Mepolizumab cut the rate of exacerbations requiring hospitalization and/or emergency room visit by approximately half compared to placebo in patients with severe eosinophilic asthma, according to a study published in The Journal of Allergy and Clinical Immunology.
Mepolizumab has shown to decrease the frequency of clinically significant exacerbations in patients with severe eosinophilic asthma vs. placebo. Individual studies, however, have been difficult to determine the rate of hospitalizations and emergency room visits. Researchers from GlaxoSmithKline, Research Triangle Park, NC, and the United Kingdom aimed to compare hospitalization or hospitalization and/or emergency room visit rates in patients with severe eosinophilic asthma treated with mepolizumab or placebo in addition to standard of care for ≥24 weeks.

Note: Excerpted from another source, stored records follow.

==> src/sv/otpa_pkg.sv <==
`timescale 1ns / 1ps

package otpa_pkg;

   // Fixed field widths of the channels
   localparam int WORD_WIDTH  = 64;
   localparam int LANE_WIDTH  = 16;
   localparam int VAL_WIDTH   = 48;
   localparam int INDEX_WIDTH = 5;

   // Item kinds on the request channel
   localparam logic MODE_STEP = 1'b0;
   localparam logic MODE_LOAD = 1'b1;

   // Controller to datapath
   typedef struct packed {
      logic                   take_step;   // accepted rank-one step
      logic                   take_load;   // accepted prior-tile entry
      logic                   emit_load;   // load output register with one entry
      logic [INDEX_WIDTH-1:0] emit_index;  // column-major entry being emitted
      logic                   emit_last;   // final entry of the tile
      logic                   clear;       // wipe accumulators and prior tile
   } otpa_cmd_type;

   // Datapath to controller
   typedef struct packed {
      logic out_free;   // output register can take an entry this cycle
   } otpa_sts_type;

endpackage

==> src/sv/otpa_ctrl.sv <==
`timescale 1ns / 1ps

module otpa_ctrl
   import otpa_pkg::*;
#(
   parameter int TILE_SIZE = 32
) (
   input  logic         clock,
   input  logic         reset,
   input  logic         req_valid,
   input  logic         req_mode,
   input  logic         req_last_step,
   output logic         req_ready,
   input  otpa_sts_type sts,
   output otpa_cmd_type cmd
);

   typedef enum logic [2:0] {
      ST_IDLE  = 3'b001,
      ST_DRAIN = 3'b010,
      ST_EMIT  = 3'b100
   } state_type;

   state_type              state_ff, state_in;
   logic [INDEX_WIDTH-1:0] count_ff, count_in;
   logic                   accept;
   logic                   at_end;

   // Items are taken only between tiles
   assign req_ready = (state_ff == ST_IDLE);
   assign accept    = req_valid && req_ready;
   assign at_end    = (count_ff == INDEX_WIDTH'(TILE_SIZE - 1));

   // Sequencer: idle -> drain product stage -> emit entries
   always_comb begin
      state_in       = state_ff;
      count_in       = count_ff;
      cmd            = '0;
      cmd.take_step  = accept && (req_mode == MODE_STEP);
      cmd.take_load  = accept && (req_mode == MODE_LOAD);
      cmd.emit_index = count_ff;
      cmd.emit_last  = at_end;
      case (state_ff)
         ST_IDLE: begin
            if (cmd.take_step && req_last_step) begin
               state_in = ST_DRAIN;
            end
         end
         ST_DRAIN: begin
            count_in = '0;
            state_in = ST_EMIT;
         end
         ST_EMIT: begin
            if (sts.out_free) begin
               cmd.emit_load = 1'b1;
               if (at_end) begin
                  cmd.clear = 1'b1;
                  state_in  = ST_IDLE;
               end else begin
                  count_in = count_ff + 1'b1;
               end
            end
         end
         default: begin
            state_in = ST_IDLE;
         end
      endcase
   end

   always_ff @(posedge clock) begin
      if (reset) begin
         state_ff <= ST_IDLE;
         count_ff <= '0;
      end else begin
         state_ff <= state_in;
         count_ff <= count_in;
      end
   end

`ifndef SYNTHESIS
   // last step leads to the drain state, then emission
   a_last_drain: assert property (@(posedge clock) disable iff (reset)
      (cmd.take_step && req_last_step) |=> (state_ff == ST_DRAIN) ##1 (state_ff == ST_EMIT))
      else $error("last step did not start emission");
   // emission counter stays inside the tile
   a_count_range: assert property (@(posedge clock) disable iff (reset)
      (state_ff == ST_EMIT) |->
         ((INDEX_WIDTH + 1)'(count_ff) < (INDEX_WIDTH + 1)'(TILE_SIZE)))
      else $error("emission index beyond tile");
   // stores are wiped only with the final entry
   a_clear_last: assert property (@(posedge clock) disable iff (reset)
      cmd.clear |-> (cmd.emit_load && cmd.emit_last))
      else $error("clear without final entry");
`endif

endmodule

==> config.mk <==
export PLATFORM = sky130hd
export DESIGN_NAME = otpa_ctrl
export DESIGN_NICKNAME = d
export VERILOG_FILES = /design/src/sv/otpa_pkg.sv /design/src/sv/otpa_ctrl.sv
export SDC_FILE = /design/constraint.sdc
export NUM_CORES = 1
export LEC_CHECK = 0
export BUFFER_PORTS_ARGS = -buffer_cell sky130_fd_sc_hd__buf_2
export CELL_PAD_IN_SITES_DETAIL_PLACEMENT = 1
export CELL_PAD_IN_SITES_GLOBAL_PLACEMENT = 1
export CORE_AREA = 3 3 40 42
export CTS_CLUSTER_SIZE = 28
export DETAILED_ROUTE_END_ITERATION = 8
export DIE_AREA = 0 0 43 45
export GPL_ROUTABILITY_DRIVEN = 0
export PLACE_DENSITY = 0.79
export SLEW_MARGIN = 30
export SYNTH_ARGS = -nofsm -noshare
export SYNTH_HDL_FRONTEND = slang
export SYNTH_SLANG_ARGS = --single-unit
==> constraint.sdc <==
create_clock -name clock -period 4.06 [get_ports clock]
set_input_delay 0.812 -clock clock [delete_from_list [all_inputs] [get_ports clock]]
set_output_delay 0.812 -clock clock [all_outputs]
set_load 0.01 [all_outputs]
==> out/results.txt <==
Yosys top cell by area: dfxtp_1
required time of the critical path: 3.25 ns
Total GRT Usage: 11.18%
Remaining Overflow, GRT: 0
antenna violations before repair: 0
number of distinct library cells after synthesis: 23
share of the synthesized area in the top cell type: 39.14%
cell area after synthesis: 409.1 um^2
number of setup violations in the final report: 0
wire length of the first global-routing pass: 1587 um
half-perimeter wire length after detailed placement: 747.1 um
worst slew margin relative to its limit: 82.92%
cells along the critical path: ha_1 > and3_1 > ha_1 > and2_1 > buf_2
power density over the cells: 289.6 mW/mm^2
CTS tree: yes
Antenna Diode Count: 0
routed vias: 358
crit-path leading delay family: adder cells
launching element type of the critical path: flop
buffers inserted during post-CTS setup optimization: 0
longest individual stage delay on the worst path: 0.34 ns
Mean Syn Cell Area: 10.23 um^2
register area share after synthesis: 39.14%
Tightest Hold Check Type: flop to flop
final hold vios: 0
wire per inst: 12.68 um
most frequent cells in the layout: buf_2, dfxtp_1, nor2_1, clkbuf_4
total cell area at the placement stage: 500.5 um^2
Final Cell Area: 523.0 um^2
number of synthesis warnings: 0
fraction of layout cells with a size suffix above 1: 37.93%
Crit Path Class: flop to output port
number of global-route vias before repair: 376
Max VDD drop: 0.0001273 V
number of nets produced by synthesis: 48
RSZ-0062 raised after global routing: no
minimum setup slack in the final design: 1.730 ns
final net count: 68
number of H-tree levels: 1
transition at the pin with the smallest max-transition slack: 0.2547 ns
instance count of the mapped netlist: 40
top achievable clock speed: 429.2 MHz
buffers and inverters on the worst path: 1
Rows: 13
commonest non-fill, non-tap cell in the layout: buf_2
R2R setup slack: 2.18 ns
Setup TNS Final: 0 ns
die boundary height: 45 um
Max Buffers Root-to-Sink: 2
synthesis-to-finish area growth: 27.83%
largest net degree at the start of global routing: 7
Core Region: 0.001285 mm^2
crit path capture type: output port
first drt pass iteration count: 2
number of vias per cell: 4.904
number of hold buffers added after cts: 0
clock slew at the register clock pins of the worst setup and hold paths: 0.06 ns
minimum period implied by the final worst setup slack: 2.330 ns
clk_lat worst skew: 0.25 ns
number of slew-limit violations in the final report: 0
post-cts repair resize count: 0
critical-path maximum fanout: 6
sum of routed wire length over all layers: 926 um
Min Hold Slack: 0.5151 ns
run status: finished, final reports clean
Antenna Nets Post-Route: 0
Starting Density: 31.84%
most area-consuming cells after synthesis: dfxtp_1, ha_1, nor3b_2, a22o_1, nand3b_1
number of remaining DRC errors: 0
worst clock skew: 0.01088 ns
max-cap viol count: 0
#FFs+latches synth: 8
Die Footprint: 0.001935 mm^2
I/O pins: 17
Static Leak: 0.2587 nW
part of the cycle the worst path needs: 57.38%
master cell of the clock root buffer: clkbuf_4
width of the chip: 43 um
most used cell, CP: ha_1
Final Util: 40.70%
Slowest-stage cell, CP: dfxtp_1
arrival time worst endpoint: 1.52 ns
number of I/O port buffers: 16
number of clock sinks: 8
post-placement setup slack: 1.802 ns
number of buffers created by CTS: 3
drt first-iter violations: 1
-- metal layers --
layer	share of wire, %	track usage, %	vias up
met3	3.6	2.390	2
met5	0	0	-
li1	-	-	183
met1	47	13.56	168
met2	48	17.96	5
met4	1.2	7.229	0
-- worst reg2reg max path: cells and delay by family, from the launching register on --
kind	cells	cell delay [ns]
simple gates	3	0.49
fa+ha+maj	2	0.45
flops	1	0.34
compound gates	1	0.32
xor+xnor	1	0.17
-- area by class of cell --
type / count / area (um^2)
Sequential cell: 8 / 160.2
Clock buffer: 3 / 22.52
Timing Repair Buffer: 16 / 80.08
Multi-Input combinational cell: 31 / 241.5
Fill cell: 157 / 762.0
Tap cell: 15 / 18.77
-- per-stage QoR --
step                      power (mW)  cells
after global placement       0.09182     70
final                         0.1515     73
after floorplan              0.08649     40
after CTS                     0.1541     73
after global routing          0.1599     73
after detailed placement     0.09212     70
-- worst paths after layout --
path / startpoint / end / cells after the start
max: count_ff[0] / cmd[0] / 5
min reg2reg: count_ff[4] / count_ff[4] / 1
min: count_ff[4] / count_ff[4] / 1
max reg2reg: count_ff[0] / count_ff[3] / 7
-- synthesized netlist by cell type --
library cell	instances
nor2_1	3
nand3b_1	2
xor2_1	1
and2b_1	1
o21bai_1	2
ha_1	2
and3b_1	1
buf_4	1
nor2b_1	1
nand4bb_1	1
a22o_1	2
xnor2_1	1
and2_1	2
nand2_1	1
mux2_2	1
a211oi_1	1
and4bb_1	1
nand3_1	1
nand2b_1	1
dfxtp_1	8
and3_1	2
a21oi_1	2
nor3b_2	2
-- registers in the layout, summed over array words and instances, names as in the netlist --
name      count
count_ff      5
state_ff      3
-- logic make-up (layout without fill, tap and decap cells) --
group                      after synthesis  after routing  synth area share, %
and+or+nand+nor                         19             19                33.64
adders and majority gates                2              2                6.115
buffers and inverters                    1             19                1.836
xor gates and xnor gates                 2              2                4.282
AOI/OAI and AO/OA                        7              7                12.23
DFF                                      8              8                39.14
muxes                                    1              1                2.752
-- power by group --
group	total, mW	switching (mW)	internal [mW]
Clock	0.0613	0.0274	0.0339
Sequential	0.0798	0.000727	0.0791
Combinational	0.0104	0.00498	0.00542
Total	0.151	0.0331	0.118
Power figures use the tool's default switching activity.
===== src/rtl/stbs_pkg.sv =====
`timescale 1ns / 1ps
`default_nettype none

package stbs_pkg;

  localparam int COUNT_W = 11;
  localparam int INDEX_W = 10;
  localparam int DATA_W  = 32;

  localparam logic OP_WRITE  = 1'b0;
  localparam logic OP_SEARCH = 1'b1;

  typedef enum logic [1:0] {
    ST_IDLE,
    ST_PROBE,
    ST_FINAL
  } stbs_state_e;

  typedef struct packed {
    logic write;
    logic start;
    logic step;
    logic finish;
  } stbs_cmd_t;

  typedef struct packed {
    logic narrow;
  } stbs_sts_t;

endpackage

`default_nettype wire


===== src/rtl/stbs_ctrl.sv =====
`timescale 1ns / 1ps
`default_nettype none

module stbs_ctrl (
  input  wire logic                clk_i,
  input  wire logic                rst_ni,
  input  wire logic                req_valid_i,
  input  wire logic                req_opcode_i,
  output logic                     req_ready_o,
  output logic                     rsp_valid_o,
  input  wire logic                rsp_ready_i,
  output stbs_pkg::stbs_cmd_t      cmd_o,
  input  wire stbs_pkg::stbs_sts_t sts_i
);
  import stbs_pkg::*;

  stbs_state_e state_q, state_d;
  logic        rsp_valid_q, rsp_valid_d;

  always_comb begin
    state_d = state_q;
    unique case (state_q)
      ST_IDLE: begin
        if (req_valid_i && (req_opcode_i == OP_SEARCH)) begin
          state_d = sts_i.narrow ? ST_PROBE : ST_FINAL;
        end
      end
      ST_PROBE: begin
        state_d = sts_i.narrow ? ST_PROBE : ST_FINAL;
      end
      ST_FINAL: begin
        if (!rsp_valid_q || rsp_ready_i) begin
          state_d = ST_IDLE;
        end
      end
      default: state_d = ST_IDLE;
    endcase
  end

  always_comb begin
    req_ready_o = 1'b0;
    cmd_o       = '0;
    unique case (state_q)
      ST_IDLE: begin
        req_ready_o = 1'b1;
        if (req_valid_i) begin
          cmd_o.write = (req_opcode_i == OP_WRITE);
          cmd_o.start = (req_opcode_i == OP_SEARCH);
        end
      end
      ST_PROBE: begin
        cmd_o.step = 1'b1;
      end
      ST_FINAL: begin
        cmd_o.finish = !rsp_valid_q || rsp_ready_i;
      end
      default: begin
        req_ready_o = 1'b0;
      end
    endcase
  end

  always_comb begin
    if (cmd_o.finish) begin
      rsp_valid_d = 1'b1;
    end else if (rsp_ready_i) begin
      rsp_valid_d = 1'b0;
    end else begin
      rsp_valid_d = rsp_valid_q;
    end
  end

  always_ff @(posedge clk_i or negedge rst_ni) begin
    if (!rst_ni) begin
      state_q     <= ST_IDLE;
      rsp_valid_q <= 1'b0;
    end else begin
      state_q     <= state_d;
      rsp_valid_q <= rsp_valid_d;
    end
  end

  assign rsp_valid_o = rsp_valid_q;

  a_no_overwrite : assert property (@(posedge clk_i) disable iff (!rst_ni)
    cmd_o.finish |-> (!rsp_valid_q || rsp_ready_i))
    else $error("A pending result was overwritten.");

  a_rsp_from_final : assert property (@(posedge clk_i) disable iff (!rst_ni)
    $rose(rsp_valid_q) |-> $past(state_q == ST_FINAL))
    else $error("A result appeared without a final comparison.");

  a_probe_ends_final : assert property (@(posedge clk_i) disable iff (!rst_ni)
    (state_q == ST_PROBE && !sts_i.narrow) |=> (state_q == ST_FINAL))
    else $error("The probe loop did not end in the final comparison.");

  a_write_only_idle : assert property (@(posedge clk_i) disable iff (!rst_ni)
    (cmd_o.write || cmd_o.start) |-> (state_q == ST_IDLE && req_ready_o))
    else $error("A transaction was taken outside the idle state.");

endmodule

`default_nettype wire
**config.mk**
```make
export PLATFORM = sky130hd
export DESIGN_NAME = cartridge_bank_switch_scanline_irq_top_flat
export DESIGN_NICKNAME = d
export VERILOG_FILES = /design/src/hdl/cbsi_pkg.sv /design/src/hdl/cbsi_if.sv /design/src/hdl/cbsi_core.sv /design/src/hdl/cartridge_bank_switch_scanline_irq_top.sv /design/src/flat_wrapper.sv
export SDC_FILE = /design/constraint.sdc
export NUM_CORES = 1
export LEC_CHECK = 0
export BUFFER_PORTS_ARGS = -buffer_cell sky130_fd_sc_hd__buf_2
export CORE_ASPECT_RATIO = 1.25
export CORE_MARGIN = 8
export CORE_UTILIZATION = 48
export CTS_CLUSTER_DIAMETER = 30
export DETAILED_ROUTE_END_ITERATION = 8
export HOLD_SLACK_MARGIN = 0.02
export PLACE_DENSITY = 0.66
export SLEW_MARGIN = 10
export SYNTH_ARGS = -nofsm -noshare
export SYNTH_HDL_FRONTEND = slang
export SYNTH_SLANG_ARGS = --single-unit
```
**constraint.sdc**
```tcl
create_clock -name clock -period 4.8 [get_ports clock]
set_clock_uncertainty 0.05 [all_clocks]
set_input_delay 0.72 -clock clock [delete_from_list [all_inputs] [get_ports clock]]
set_output_delay 0.72 -clock clock [all_outputs]
set_load 0.005 [all_outputs]
```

The team searched for relevant studies in PubMed and the GSK Clinical Study Register; 4 studies (n=1,338) were identified for inclusion. The primary endpoints were the rate of exacerbations requiring hospitalization and the rate of exacerbations requiring hospitalization/emergency room visit. They also determined the proportion of patients with ≥1 event.
Mepolizumab was found to significantly reduce the rate of exacerbations requiring hospitalization (relative rate 0.49, 95% CI: 0.30–0.80; P=0.004) and hospitalization/emergency room visit (relative rate 0.49, 95% CI: 0.33–0.73; P<0.001) compared to placebo. Further, significant reductions of 45% and 38% were also seen for the proportion of patients experiencing ≥1 hospitalization and hospitalization and/or emergency room visit, respectively.
Treatment with mepolizumab “addresses a key outcome in a patient population with a high unmet need,” study authors concluded.